On the basis of the records below, report how many lines contain the word "stays". Nothing else should be given.
*** Opening DATA SHOWN ***
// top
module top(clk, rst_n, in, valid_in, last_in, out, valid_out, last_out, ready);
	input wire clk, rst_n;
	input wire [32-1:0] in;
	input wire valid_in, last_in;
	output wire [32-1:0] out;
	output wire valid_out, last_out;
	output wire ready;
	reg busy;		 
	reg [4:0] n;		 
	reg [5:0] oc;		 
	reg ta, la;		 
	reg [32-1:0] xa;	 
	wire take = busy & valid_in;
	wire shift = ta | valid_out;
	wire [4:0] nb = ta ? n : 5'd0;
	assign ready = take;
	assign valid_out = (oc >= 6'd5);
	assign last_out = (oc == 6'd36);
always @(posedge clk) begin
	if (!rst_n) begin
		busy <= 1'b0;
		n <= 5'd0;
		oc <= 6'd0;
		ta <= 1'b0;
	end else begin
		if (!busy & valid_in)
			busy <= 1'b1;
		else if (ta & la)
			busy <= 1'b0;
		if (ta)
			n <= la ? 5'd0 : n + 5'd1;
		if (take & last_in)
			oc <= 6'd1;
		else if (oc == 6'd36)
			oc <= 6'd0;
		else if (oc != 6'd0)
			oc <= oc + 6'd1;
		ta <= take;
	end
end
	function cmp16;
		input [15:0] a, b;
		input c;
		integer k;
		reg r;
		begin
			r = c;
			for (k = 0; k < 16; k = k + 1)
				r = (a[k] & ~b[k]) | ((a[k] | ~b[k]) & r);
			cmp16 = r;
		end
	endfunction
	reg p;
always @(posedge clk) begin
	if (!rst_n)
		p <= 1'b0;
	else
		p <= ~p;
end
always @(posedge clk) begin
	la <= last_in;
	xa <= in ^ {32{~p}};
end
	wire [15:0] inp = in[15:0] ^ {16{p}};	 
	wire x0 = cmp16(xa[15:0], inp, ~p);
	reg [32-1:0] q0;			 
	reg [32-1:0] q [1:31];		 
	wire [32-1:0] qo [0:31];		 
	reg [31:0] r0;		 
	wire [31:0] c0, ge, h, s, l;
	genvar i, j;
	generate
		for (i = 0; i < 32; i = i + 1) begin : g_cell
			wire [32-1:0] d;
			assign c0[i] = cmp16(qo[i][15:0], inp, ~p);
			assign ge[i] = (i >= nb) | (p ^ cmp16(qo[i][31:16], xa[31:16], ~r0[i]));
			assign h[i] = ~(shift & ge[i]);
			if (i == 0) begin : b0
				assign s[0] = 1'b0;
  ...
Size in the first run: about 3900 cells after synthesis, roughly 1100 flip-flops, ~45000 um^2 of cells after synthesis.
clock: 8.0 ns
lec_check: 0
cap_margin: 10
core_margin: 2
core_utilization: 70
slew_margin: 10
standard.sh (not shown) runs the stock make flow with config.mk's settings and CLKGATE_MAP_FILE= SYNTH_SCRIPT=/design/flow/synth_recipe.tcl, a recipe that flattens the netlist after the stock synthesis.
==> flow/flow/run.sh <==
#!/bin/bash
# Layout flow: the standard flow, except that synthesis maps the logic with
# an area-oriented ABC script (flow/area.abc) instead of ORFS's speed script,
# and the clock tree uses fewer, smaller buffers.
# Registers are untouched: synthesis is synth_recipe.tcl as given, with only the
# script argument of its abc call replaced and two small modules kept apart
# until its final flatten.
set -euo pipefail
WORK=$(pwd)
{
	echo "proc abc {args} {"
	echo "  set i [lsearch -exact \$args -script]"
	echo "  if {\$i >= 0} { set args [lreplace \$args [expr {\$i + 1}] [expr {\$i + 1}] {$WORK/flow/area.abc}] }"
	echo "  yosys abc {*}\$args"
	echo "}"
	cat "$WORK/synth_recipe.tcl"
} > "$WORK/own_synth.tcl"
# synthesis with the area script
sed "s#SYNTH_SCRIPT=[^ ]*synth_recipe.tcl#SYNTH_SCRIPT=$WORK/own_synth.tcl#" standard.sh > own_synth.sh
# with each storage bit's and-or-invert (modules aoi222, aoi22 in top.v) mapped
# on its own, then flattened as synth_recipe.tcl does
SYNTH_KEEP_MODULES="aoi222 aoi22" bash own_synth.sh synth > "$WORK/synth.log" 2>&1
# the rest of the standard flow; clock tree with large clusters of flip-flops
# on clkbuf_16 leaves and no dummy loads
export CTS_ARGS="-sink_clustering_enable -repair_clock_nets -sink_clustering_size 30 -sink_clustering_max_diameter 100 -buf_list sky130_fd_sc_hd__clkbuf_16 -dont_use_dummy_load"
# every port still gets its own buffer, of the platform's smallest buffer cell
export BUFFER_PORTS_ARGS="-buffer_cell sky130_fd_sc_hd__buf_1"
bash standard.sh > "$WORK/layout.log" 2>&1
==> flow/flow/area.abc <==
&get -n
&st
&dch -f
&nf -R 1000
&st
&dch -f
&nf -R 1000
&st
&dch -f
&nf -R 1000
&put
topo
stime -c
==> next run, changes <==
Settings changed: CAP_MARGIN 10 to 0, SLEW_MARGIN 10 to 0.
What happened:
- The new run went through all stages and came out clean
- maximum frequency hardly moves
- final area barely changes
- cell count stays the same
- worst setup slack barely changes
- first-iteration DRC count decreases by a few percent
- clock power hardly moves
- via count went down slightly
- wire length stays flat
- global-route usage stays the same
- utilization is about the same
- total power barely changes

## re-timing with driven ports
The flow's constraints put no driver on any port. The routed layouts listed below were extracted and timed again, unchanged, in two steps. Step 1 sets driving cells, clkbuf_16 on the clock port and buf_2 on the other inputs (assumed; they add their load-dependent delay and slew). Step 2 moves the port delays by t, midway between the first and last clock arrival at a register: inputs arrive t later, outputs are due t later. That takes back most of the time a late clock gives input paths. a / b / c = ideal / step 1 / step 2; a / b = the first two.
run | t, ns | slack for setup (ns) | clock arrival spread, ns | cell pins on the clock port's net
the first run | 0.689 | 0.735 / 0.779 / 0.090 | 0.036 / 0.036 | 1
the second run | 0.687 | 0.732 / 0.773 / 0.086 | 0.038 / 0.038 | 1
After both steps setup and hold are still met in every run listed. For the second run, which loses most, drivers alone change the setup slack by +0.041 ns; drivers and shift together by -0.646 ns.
*** Closing DATA SHOWN ***
— RESPONSE BOX —
3